Stored data entries:
================================
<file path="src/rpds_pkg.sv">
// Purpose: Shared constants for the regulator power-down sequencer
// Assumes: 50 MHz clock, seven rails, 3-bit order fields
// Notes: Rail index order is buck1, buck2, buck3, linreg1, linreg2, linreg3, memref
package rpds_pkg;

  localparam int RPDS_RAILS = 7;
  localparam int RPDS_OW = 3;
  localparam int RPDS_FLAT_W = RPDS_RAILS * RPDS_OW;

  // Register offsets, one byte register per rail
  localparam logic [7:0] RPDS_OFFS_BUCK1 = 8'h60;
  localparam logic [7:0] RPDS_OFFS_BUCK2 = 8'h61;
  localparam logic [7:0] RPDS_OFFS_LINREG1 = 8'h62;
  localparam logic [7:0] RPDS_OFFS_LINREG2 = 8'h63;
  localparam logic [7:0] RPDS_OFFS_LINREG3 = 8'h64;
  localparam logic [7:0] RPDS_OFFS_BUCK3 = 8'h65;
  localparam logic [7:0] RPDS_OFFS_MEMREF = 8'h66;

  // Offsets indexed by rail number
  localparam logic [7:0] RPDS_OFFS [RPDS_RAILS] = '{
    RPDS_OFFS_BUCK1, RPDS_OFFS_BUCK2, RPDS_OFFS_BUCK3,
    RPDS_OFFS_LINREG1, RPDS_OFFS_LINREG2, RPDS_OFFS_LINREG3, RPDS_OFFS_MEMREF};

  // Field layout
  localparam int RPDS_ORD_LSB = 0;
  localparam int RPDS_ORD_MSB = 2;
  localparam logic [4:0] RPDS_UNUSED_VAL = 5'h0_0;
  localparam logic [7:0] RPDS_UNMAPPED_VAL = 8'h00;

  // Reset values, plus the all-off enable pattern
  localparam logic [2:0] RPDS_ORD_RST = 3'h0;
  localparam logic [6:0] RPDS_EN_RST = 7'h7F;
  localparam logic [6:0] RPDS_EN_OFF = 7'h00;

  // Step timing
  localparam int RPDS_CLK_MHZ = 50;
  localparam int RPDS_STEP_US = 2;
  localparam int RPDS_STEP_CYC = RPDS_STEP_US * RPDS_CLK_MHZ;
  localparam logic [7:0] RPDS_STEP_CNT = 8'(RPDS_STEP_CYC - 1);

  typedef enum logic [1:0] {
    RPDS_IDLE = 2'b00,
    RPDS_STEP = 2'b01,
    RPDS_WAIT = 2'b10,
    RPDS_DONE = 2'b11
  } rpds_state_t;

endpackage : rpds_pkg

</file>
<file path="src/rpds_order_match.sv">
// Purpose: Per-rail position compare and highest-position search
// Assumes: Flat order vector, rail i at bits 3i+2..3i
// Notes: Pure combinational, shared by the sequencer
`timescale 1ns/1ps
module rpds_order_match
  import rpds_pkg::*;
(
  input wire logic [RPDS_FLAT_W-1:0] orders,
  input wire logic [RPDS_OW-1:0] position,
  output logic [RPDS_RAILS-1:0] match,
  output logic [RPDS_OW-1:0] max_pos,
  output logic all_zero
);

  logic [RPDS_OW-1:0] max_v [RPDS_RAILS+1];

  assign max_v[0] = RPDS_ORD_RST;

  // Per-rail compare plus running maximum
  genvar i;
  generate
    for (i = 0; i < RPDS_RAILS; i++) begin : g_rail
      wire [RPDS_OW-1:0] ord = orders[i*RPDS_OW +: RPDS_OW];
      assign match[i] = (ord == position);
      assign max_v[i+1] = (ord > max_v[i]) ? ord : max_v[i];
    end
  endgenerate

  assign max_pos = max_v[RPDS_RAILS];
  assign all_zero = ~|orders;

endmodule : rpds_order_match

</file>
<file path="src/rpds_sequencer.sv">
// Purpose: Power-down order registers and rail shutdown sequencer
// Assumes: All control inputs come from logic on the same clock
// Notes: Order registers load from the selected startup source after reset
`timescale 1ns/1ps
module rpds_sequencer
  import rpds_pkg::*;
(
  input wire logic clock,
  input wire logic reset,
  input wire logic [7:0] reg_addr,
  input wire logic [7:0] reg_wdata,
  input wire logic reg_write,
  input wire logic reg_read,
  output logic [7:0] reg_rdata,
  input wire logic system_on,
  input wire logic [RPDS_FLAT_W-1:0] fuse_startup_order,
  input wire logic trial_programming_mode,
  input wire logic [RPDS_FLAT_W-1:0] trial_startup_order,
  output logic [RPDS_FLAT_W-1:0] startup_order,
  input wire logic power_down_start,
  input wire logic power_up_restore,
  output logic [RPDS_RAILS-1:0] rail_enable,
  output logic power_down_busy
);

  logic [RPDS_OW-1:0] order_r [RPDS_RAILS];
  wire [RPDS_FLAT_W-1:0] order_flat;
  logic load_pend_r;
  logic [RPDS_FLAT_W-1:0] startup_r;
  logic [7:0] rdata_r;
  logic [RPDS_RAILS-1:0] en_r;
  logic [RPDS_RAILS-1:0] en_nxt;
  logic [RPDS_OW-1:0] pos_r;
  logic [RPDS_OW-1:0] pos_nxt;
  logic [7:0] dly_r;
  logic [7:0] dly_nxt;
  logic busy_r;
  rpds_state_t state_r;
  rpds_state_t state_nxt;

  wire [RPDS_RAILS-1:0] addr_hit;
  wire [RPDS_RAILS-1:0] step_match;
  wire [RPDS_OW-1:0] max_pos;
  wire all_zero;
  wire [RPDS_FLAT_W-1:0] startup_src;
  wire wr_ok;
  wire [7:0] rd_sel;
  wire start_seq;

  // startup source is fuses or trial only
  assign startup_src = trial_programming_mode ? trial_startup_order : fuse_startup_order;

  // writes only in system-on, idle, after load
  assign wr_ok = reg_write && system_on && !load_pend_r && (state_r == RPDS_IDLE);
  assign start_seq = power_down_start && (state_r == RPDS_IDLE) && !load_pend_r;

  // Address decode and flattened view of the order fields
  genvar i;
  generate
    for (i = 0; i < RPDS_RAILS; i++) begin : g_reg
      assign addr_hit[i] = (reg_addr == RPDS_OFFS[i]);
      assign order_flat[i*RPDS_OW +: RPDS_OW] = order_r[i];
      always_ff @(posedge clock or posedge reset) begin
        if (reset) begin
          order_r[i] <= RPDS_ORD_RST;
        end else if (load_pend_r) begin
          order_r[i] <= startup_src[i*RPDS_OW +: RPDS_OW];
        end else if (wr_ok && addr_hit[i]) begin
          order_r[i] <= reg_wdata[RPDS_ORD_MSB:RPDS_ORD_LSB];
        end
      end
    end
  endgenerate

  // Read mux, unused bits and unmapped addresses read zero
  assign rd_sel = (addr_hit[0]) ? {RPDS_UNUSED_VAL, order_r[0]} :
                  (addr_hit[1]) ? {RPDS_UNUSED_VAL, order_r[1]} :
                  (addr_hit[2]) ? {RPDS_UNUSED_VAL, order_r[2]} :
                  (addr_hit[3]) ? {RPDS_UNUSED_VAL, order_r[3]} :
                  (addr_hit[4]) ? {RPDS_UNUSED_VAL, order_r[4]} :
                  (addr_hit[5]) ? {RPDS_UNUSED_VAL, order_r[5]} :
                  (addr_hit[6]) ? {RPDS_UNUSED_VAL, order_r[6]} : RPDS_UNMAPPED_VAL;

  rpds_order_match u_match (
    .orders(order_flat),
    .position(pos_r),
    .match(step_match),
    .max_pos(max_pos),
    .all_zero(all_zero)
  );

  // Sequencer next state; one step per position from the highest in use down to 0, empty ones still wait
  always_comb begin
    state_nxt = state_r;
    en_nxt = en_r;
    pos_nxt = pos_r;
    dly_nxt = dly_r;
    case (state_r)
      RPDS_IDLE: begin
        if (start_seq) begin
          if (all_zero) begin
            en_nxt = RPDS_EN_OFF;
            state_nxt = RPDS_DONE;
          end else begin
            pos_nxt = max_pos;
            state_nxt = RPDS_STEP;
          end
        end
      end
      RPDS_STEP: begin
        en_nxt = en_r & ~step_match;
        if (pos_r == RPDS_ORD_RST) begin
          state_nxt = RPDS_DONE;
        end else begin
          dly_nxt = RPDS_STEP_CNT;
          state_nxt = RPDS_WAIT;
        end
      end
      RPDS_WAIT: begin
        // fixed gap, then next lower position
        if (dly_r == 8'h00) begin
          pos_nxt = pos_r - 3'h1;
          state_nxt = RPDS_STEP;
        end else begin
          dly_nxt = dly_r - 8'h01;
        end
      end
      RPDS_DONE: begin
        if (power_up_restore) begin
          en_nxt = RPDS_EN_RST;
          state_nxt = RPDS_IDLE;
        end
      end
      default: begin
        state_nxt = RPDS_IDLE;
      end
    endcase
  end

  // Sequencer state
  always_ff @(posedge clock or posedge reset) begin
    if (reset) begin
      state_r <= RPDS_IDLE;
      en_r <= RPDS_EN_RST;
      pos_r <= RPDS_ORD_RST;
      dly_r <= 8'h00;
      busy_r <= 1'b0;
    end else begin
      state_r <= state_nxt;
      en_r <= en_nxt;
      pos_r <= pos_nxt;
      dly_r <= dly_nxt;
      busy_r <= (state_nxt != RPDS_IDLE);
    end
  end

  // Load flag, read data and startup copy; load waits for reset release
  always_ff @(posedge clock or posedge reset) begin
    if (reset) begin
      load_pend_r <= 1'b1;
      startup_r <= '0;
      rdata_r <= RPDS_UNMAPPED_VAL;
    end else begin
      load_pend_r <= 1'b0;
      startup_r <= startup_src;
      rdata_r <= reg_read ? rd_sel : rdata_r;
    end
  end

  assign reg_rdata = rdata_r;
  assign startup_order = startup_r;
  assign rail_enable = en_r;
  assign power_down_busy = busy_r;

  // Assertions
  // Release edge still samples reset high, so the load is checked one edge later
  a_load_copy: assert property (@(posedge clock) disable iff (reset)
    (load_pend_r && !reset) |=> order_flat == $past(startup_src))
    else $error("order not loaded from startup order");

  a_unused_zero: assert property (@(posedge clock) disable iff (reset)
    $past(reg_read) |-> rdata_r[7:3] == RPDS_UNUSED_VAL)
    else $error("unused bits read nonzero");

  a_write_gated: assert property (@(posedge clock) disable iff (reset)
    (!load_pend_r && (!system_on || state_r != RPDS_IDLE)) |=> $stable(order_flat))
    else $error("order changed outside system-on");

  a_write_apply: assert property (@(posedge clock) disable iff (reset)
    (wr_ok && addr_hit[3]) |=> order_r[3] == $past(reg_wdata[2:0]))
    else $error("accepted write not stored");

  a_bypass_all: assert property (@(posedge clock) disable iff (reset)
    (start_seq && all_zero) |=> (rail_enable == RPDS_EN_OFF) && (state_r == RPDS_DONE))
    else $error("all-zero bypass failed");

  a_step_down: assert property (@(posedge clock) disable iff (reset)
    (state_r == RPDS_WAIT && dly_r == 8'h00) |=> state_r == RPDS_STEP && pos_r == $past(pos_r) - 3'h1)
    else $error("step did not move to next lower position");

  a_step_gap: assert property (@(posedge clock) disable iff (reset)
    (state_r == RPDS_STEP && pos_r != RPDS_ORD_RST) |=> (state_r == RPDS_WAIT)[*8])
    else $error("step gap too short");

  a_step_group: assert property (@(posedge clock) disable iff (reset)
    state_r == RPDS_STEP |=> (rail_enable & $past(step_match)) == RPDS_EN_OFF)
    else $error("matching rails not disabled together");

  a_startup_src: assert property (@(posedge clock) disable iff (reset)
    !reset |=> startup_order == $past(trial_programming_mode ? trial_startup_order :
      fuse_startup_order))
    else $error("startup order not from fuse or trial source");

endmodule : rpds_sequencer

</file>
================================
◆ **Prompt**
Your answer should be the exact lines above from the one with "if (all_zero) begin" through the one with "if (dly_r == 8'h00) begin", both included, and nothing besides.

◆ **Solution**
          if (all_zero) begin
            en_nxt = RPDS_EN_OFF;
            state_nxt = RPDS_DONE;
          end else begin
            pos_nxt = max_pos;
            state_nxt = RPDS_STEP;
          end
        end
      end
      RPDS_STEP: begin
        en_nxt = en_r & ~step_match;
        if (pos_r == RPDS_ORD_RST) begin
          state_nxt = RPDS_DONE;
        end else begin
          dly_nxt = RPDS_STEP_CNT;
          state_nxt = RPDS_WAIT;
        end
      end
      RPDS_WAIT: begin
        // fixed gap, then next lower position
        if (dly_r == 8'h00) begin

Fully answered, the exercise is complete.